> Given entries:
[src/rtl/branch_resolve_queue_pkg.sv]
// Shared types for the branch resolve queue and the predictor update (BrInfo) interface.
package branch_resolve_queue_pkg;

    localparam int unsigned ADDR_W     = 32;
    localparam int unsigned BRQ_DEPTH  = 8;
    localparam int unsigned BRQ_HIST_W = 10;
    localparam int unsigned BRQ_TAG_W  = $clog2(BRQ_DEPTH);

    typedef logic [ADDR_W-1:0] addr_t;

    typedef struct packed {
        logic  valid;
        addr_t pc;
        logic  taken;
        addr_t target;
    } br_info_t;

    typedef struct packed {
        addr_t                 pc;
        logic                  pred_taken;
        logic [BRQ_HIST_W-1:0] hist;
        logic                  taken;
        addr_t                 target;
    } brq_entry_t;

endpackage

[src/rtl/branch_resolve_queue.sv]
// In-order retire queue for predicted branches: allocate at fetch, resolve by tag in any
// order, retire one entry per cycle as a registered BrInfo carrying the fetch-time history.
module branch_resolve_queue
    import branch_resolve_queue_pkg::*;
#(
    parameter int unsigned DEPTH      = BRQ_DEPTH,
    parameter int unsigned WIDTH_HIST = BRQ_HIST_W
) (
    input  logic                     clk,
    input  logic                     rst_n,
    input  logic                     flush,
    input  logic                     fetch_valid,
    input  addr_t                    fetch_pc,
    input  logic                     fetch_pred_taken,
    input  logic [WIDTH_HIST-1:0]    fetch_hist,
    output logic                     fetch_ready,
    output logic [$clog2(DEPTH)-1:0] fetch_tag,
    input  logic                     res_valid,
    input  logic [$clog2(DEPTH)-1:0] res_tag,
    input  logic                     res_taken,
    input  addr_t                    res_target,
    output br_info_t                 brinfo,
    output logic [WIDTH_HIST-1:0]    brinfo_hist,
    output logic                     mispredict
);

    localparam int unsigned TAG_W = $clog2(DEPTH);
    localparam int unsigned CNT_W = TAG_W + 1;

    logic [TAG_W-1:0] head;
    logic [TAG_W-1:0] tail;
    logic [CNT_W-1:0] count;
    logic [DEPTH-1:0] resolved;
    brq_entry_t       entries [DEPTH];

    logic [TAG_W-1:0] res_offset_c;
    logic             res_live_c;
    logic             head_bypass_c;
    logic             retire_c;
    logic             ret_taken_c;
    addr_t            ret_target_c;
    logic             mispredict_c;
    logic             push_c;
    logic [DEPTH-1:0] resolved_nxt_c;

    // Derived from state only so fetch never sees a same-cycle retire as a free slot.
    assign fetch_ready = (count < CNT_W'(DEPTH));
    assign fetch_tag   = tail;

    // Resolve window, head bypass, retire and push qualification.
    always_comb begin
        res_offset_c   = res_tag - head;
        res_live_c     = res_valid && !flush && (CNT_W'(res_offset_c) < count);
        head_bypass_c  = res_live_c && (res_tag == head);
        retire_c       = !flush && (count != '0) && (resolved[head] || head_bypass_c);
        ret_taken_c    = head_bypass_c ? res_taken  : entries[head].taken;
        ret_target_c   = head_bypass_c ? res_target : entries[head].target;
        mispredict_c   = retire_c && (ret_taken_c != entries[head].pred_taken);
        push_c         = fetch_valid && fetch_ready && !flush && !mispredict_c;

        resolved_nxt_c = resolved;
        if (res_live_c) begin
            resolved_nxt_c[res_tag] = 1'b1;
        end
        if (retire_c) begin
            resolved_nxt_c[head] = 1'b0;
        end
        if (push_c) begin
            resolved_nxt_c[tail] = 1'b0;
        end
    end

    // Pointers, occupancy and registered retire outputs.
    always_ff @(posedge clk) begin
        if (!rst_n) begin
            head        <= '0;
            tail        <= '0;
            count       <= '0;
            resolved    <= '0;
            brinfo      <= '0;
            brinfo_hist <= '0;
            mispredict  <= 1'b0;
        end else if (flush) begin
            head         <= tail;
            count        <= '0;
            resolved     <= '0;
            brinfo.valid <= 1'b0;
            mispredict   <= 1'b0;
        end else begin
            mispredict <= mispredict_c;
            if (retire_c) begin
                brinfo      <= '{valid: 1'b1, pc: entries[head].pc,
                                 taken: ret_taken_c, target: ret_target_c};
                brinfo_hist <= WIDTH_HIST'(entries[head].hist);
            end else begin
                brinfo.valid <= 1'b0;
            end

            // A mispredicted retire squashes every younger entry and the same-cycle fetch.
            if (mispredict_c) begin
                head     <= head + TAG_W'(1);
                tail     <= head + TAG_W'(1);
                count    <= '0;
                resolved <= '0;
            end else begin
                head     <= head + TAG_W'(retire_c);
                tail     <= tail + TAG_W'(push_c);
                count    <= count + CNT_W'(push_c) - CNT_W'(retire_c);
                resolved <= resolved_nxt_c;
            end
        end
    end

    // Entry payload storage; liveness is tracked by head/count so no reset is needed here.
    always_ff @(posedge clk) begin
        if (push_c) begin
            entries[tail] <= '{pc: fetch_pc, pred_taken: fetch_pred_taken,
                               hist: BRQ_HIST_W'(fetch_hist), taken: 1'b0, target: '0};
        end
        if (res_live_c) begin
            entries[res_tag].taken  <= res_taken;
            entries[res_tag].target <= res_target;
        end
    end

endmodule
[config.mk]
export PLATFORM = sky130hd
export DESIGN_NAME = branch_resolve_queue
export DESIGN_NICKNAME = d
export VERILOG_FILES = /design/src/rtl/branch_resolve_queue_pkg.sv /design/src/rtl/branch_resolve_queue.sv
export SDC_FILE = /design/constraint.sdc
export NUM_CORES = 1
export LEC_CHECK = 0
export CORE_MARGIN = 2
export CORE_UTILIZATION = 50
export CTS_BUF_LIST = sky130_fd_sc_hd__clkbuf_4 sky130_fd_sc_hd__clkbuf_8
export CTS_CLUSTER_DIAMETER = 120
export DETAILED_ROUTE_END_ITERATION = 8
export PLACE_DENSITY = 0.74
export SYNTH_ARGS = -nofsm -noshare
export SYNTH_HDL_FRONTEND = slang
export SYNTH_SLANG_ARGS = --single-unit
[constraint.sdc]
create_clock -name clk -period 23.4 [get_ports clk]
set_clock_uncertainty 0.15 [all_clocks]
set_input_delay 5.85 -clock clk [delete_from_list [all_inputs] [get_ports clk]]
set_output_delay 5.85 -clock clk [all_outputs]
set_load 0.01 [all_outputs]
* After elaboration in Yosys (flattened, before gate mapping)
Memories as Yosys holds them, arrays and structs flattened. A register that Yosys moved wholly into a read port is not among the register bits. Index checks and enable logic that the tools add are counted.
Storage, ports and cells: ROM bits 0, logic and storage cells 75, memories kept 1, RAM bits 608, input bits 84, latch bits 0, register bits 95, output and inout port bits 81
Memory list:
- entries | words 8, width 76, rd ports 1, clocked after memory_dff 1, write ports 2, line branch_resolve_queue.sv:34 | brq_entry_t entries [DEPTH];
Cells by class: mux-type cells 22, bitwise logic cells 7, divide/modulo/power cells 0, multipliers 0, order comparisons 8, $add $sub $neg 6, reductions and logical operators 19, shift-type cells 0, eq/ne operators 2
Operators by type and width (number):
- two-way mux 32 bit | 1
- two-way mux 8 bit | 3
- AND 8 bit | 2
- inverter 8 bit | 2
- logical AND 1 bit | 12
- less-than comparator 3 x 4 -> 1 bit, second input constant | 3
- two-way mux 3 bit | 4
- two-way mux 1 bit | 10
- demux 1 bit (select 3 bit) | 3
- greater-or-equal comparator 3 x 1 -> 1 bit, second input constant | 3
- bitwise OR 8 bit | 1
- adder 3 x 1 -> 3 bit | 2
- adder 4 x 1 -> 4 bit | 1
- less-than comparator 3 x 4 -> 1 bit | 1
- less-than comparator 4 bit, second input constant | 1
- nonzero test 4 bit | 1
- subtractor 4 x 1 -> 4 bit | 1
- adder 3 x 1 -> 3 bit, second input constant | 1
- binary-select mux 1 bit (select 3 bit) | 1
- == test 3 bit | 1
- OR reduction 3 bit | 1
- subtractor 3 bit | 1
- logical NOT 1 bit | 2
- inverter 1 bit | 2
- 4 further kinds | 4

* Logic depth before layout (Yosys ltp)
word-level depth 11, depth in mapped cells 22, depth with buffers taken out 20

* Least setup slack after synthesis
No wires, ideal clock.
kind input port to flip-flop, start input port res_tag[0], end memory entries[1][33] (netlist name), enable pin, path slack 11.555 ns, data required time 22.753 ns, path buffers 1, arrival time 11.198 ns, cell stages on the path 13, setup time 0.497 ns, path through inv_1 -> ha_1 -> inv_1 -> fa_1 -> ha_1 -> a21boi_0 -> o211ai_1 -> nand2_1 -> a31o_1 -> and3_1 -> or2_1 -> clkbuf_1 -> nor3_1
RTL lines:
- start, declared | line branch_resolve_queue.sv:19 | input logic [$clog2(DEPTH)-1:0] res_tag,
- end, declared | line branch_resolve_queue.sv:34

==> run_results.csv <==
group,metric,value,unit
drt,drtPass1Iterations,5,
sta,rsz0062_at_grt,"false",
drt,drtIter0Drc,1907,
global_route,grt_pass1_vias,18426,
floorplan,die_area,59380,um2
critical_path,crit_path_start_kind,"input port",
clock_tree,cts.sinks,703,
yosys,syn-num-nets,2035,
floorplan,initial_core_util,50.74,%
yosys,ys_warn_count,0,
clock_tree,clock_latency,0.73,ns
placement,dpl.hpwl,41460,um
clock_tree,cts_buffers,108,
worst_hold_path,hold_class,"register to register",
critical_path,critPathRequiredTime,23.58,ns
clock_tree,cts.repair.resized,0,
final_layout,fin_nets,2224,
critical_path,cp-end-kind,"register",
final_layout,mostFrequentLayoutCells,"608 x edfxtp_1, 265 x and2_1, 164 x clkdlybuf4s50_1",
final_layout,fin_area,33710,um2
critical_path,critPathMaxFanout,63,
critical_path,rr_worst_depth,14,
drt,ant_nets,0,
yosys,synth_top_cell_area_share,63.57,%
run,cap_violations,0,
sta,period_share,44.62,%
clock_tree,cts_hold_buf,0,
sta,fin_crit,10.44,ns
global_route,grt_start_max_net_pins,79,
yosys,yosysUniqueCellTypes,69,
sta,holdWs,0.3019,ns
drt,avgViaCountPerCell,6.033,
clock_tree,clk_pin_slew,0.06,ns
sta,slew_viol_final,0,
sta,finalHoldViolCount,0,
sta,tightestPinTransition,1.255,ns
sta,fin_setup_tns,0,ns
floorplan,num_io_pins,165,
floorplan,die_h,243.7,um
critical_path,critical_path_class,"input port to register",
power_and_ir_drop,ir_worst_vdd,0.04648,mV
global_route,antenna_found_initial,4,
final_layout,fin_cells,2976,
power_and_ir_drop,p_per_area,77.83,nW/um2
critical_path,cp.arrival,10.62,ns
clock_tree,clockBufferDepth,3,
global_route,grt.total_usage,25.15,%
drt,routedWlPerCell,25.13,um
placement,place_congestion,0.8173,
final_layout,layout_commonest_cell,"edfxtp_1",
floorplan,fp.dieW,243.7,um
global_route,grt_pass1_wl,112200,um
yosys,synth_area_leader_cell,"edfxtp_1",
placement,numPlacedInstances,2770,
placement,port_buffers,164,
clock_tree,cts_tree,"done",
yosys,synth_edf_count,608,
drt,wirelength,74780,um
yosys,ys_top_cells_by_area,"edfxtp_1 64%, dfxtp_1 6.6%, and2_1 5.8%",
yosys,synth_ff_type,"edfxtp_1",
drt,drc_errors,0,
floorplan,coreArea,56600,um2
sta,slew_headroom,16.01,%
sta,setup_violations,0,
final_layout,area_growth,17.38,%
worst_hold_path,holdPathStages,2,
yosys,synthCells,1935,
yosys,synth-seq-cells,703,
power_and_ir_drop,leakage,10.73,nW
outcome,status,"completed",
final_layout,drive_above_1_share,17.41,%
placement,placed_area,31310,um2
yosys,synth-seq-area-share,70.19,%
sta,fmax,0.09578,GHz
yosys,netlist_area,28720,um2
yosys,avgSynthCellArea,14.84,um2
clock_tree,htreeDepth,3,
drt,num_vias,17954,
clock_tree,cts_setup_buffers,0,
global_route,grt-ovfl-total,0,
yosys,async_reset_ff_share,0,%
floorplan,rows,87,
clock_tree,clock-root-buffer,"clkbuf_8",
[registers in the layout (all words and copies together) (netlist names)]
register / cells
entries: 608
brinfo: 66
brinfo_hist: 10
resolved: 8
count: 4
fetch_tag: 3
head: 3
mispredict: 1
[synth_stat cells, drive strengths merged (18+ instances only)]
library cell,number
edfxtp,608
and2,265
nor2,143
dfxtp,95
a221oi,87
a21oi,84
clkbuf,78
nand2,71
mux2,63
buf,56
mux2i,54
a211oi,40
mux4,33
a22oi,31
o211ai,24
inv,19
o22ai,18
[cell families after synthesis]
kind of cell | share of synthesized area, %
mux | 6.983
flops | 70.19
buf+inv | 2.378
xor+xnor | 0.1786
compound gates | 9.754
simple gates | 9.767
fa+ha+maj | 0.7493
[path summary, 6_finish.rpt]
path              slack, ns              to       start
setup reg to reg      17.75  entries[6][40]     head[0]
hold / removal         0.30      brinfo[25]  brinfo[25]
setup / recovery      12.96  entries[6][40]  res_tag[0]
hold reg to reg        0.30      brinfo[25]  brinfo[25]
[worst max-delay path, cell delays in order]
cell	delay (ns)
clkdlybuf4s50_1	0.67
inv_1	0.09
ha_1	0.21
inv_1	0.07
fa_1	0.41
ha_1	0.30
a21boi_0	0.13
o211ai_1	0.43
nand2_2	0.07
buf_4	0.34
a31o_1	0.31
and3_1	0.32
or2_1	0.56
nor2_4	0.17
buf_4	0.60
[stage by stage]
stage	setup WS, ns	util [%]	power [mW]
global placement	12.40	55.32	1.542
floorplan	11.56	-	1.478
CTS	13.00	59.54	2.634
finish	12.96	59.56	2.624
global route	12.69	59.56	2.697
detailed placement	12.27	55.32	1.546
[area by class of cell]
class / instances / area (um2)
Antenna cell: 3 / 7.507
Clock buffer: 167 / 2017
Clock inverter: 36 / 374.1
Fill cell: 4233 / 22890
Inverter: 20 / 77.57
Multi-Input combinational cell: 1078 / 8110
Sequential cell: 703 / 20170
Tap cell: 756 / 945.9
Timing Repair Buffer: 213 / 2009
[power breakdown]
group,switching [mW],internal (mW),total [mW]
Sequential,0.00763,1.37,1.38
Clock,0.474,0.628,1.10
Combinational,0.0885,0.0509,0.139
[per-layer routing]
metal  part of all wire (%)  routed length, um  global-route usage [%]  vias up
li1                       -                  -                       -     7826
met1                     39              29380                   33.14     9049
met2                     48              36050                   41.08      935
met3                    9.5               7067                   4.902      144
met4                    3.1               2285                   10.40        0
met5                      0                  0                       0        -
Note: power is estimated with default switching activity, not from simulation.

> What this task involves: Copy out precisely the lines from the line with "resolved_nxt_c[head] = 1'b0;" to the line with "if (!rst_n) begin" in the material above, including those two lines and omitting all the rest.

> Output of the exercise:
            resolved_nxt_c[head] = 1'b0;
        end
        if (push_c) begin
            resolved_nxt_c[tail] = 1'b0;
        end
    end

    // Pointers, occupancy and registered retire outputs.
    always_ff @(posedge clk) begin
        if (!rst_n) begin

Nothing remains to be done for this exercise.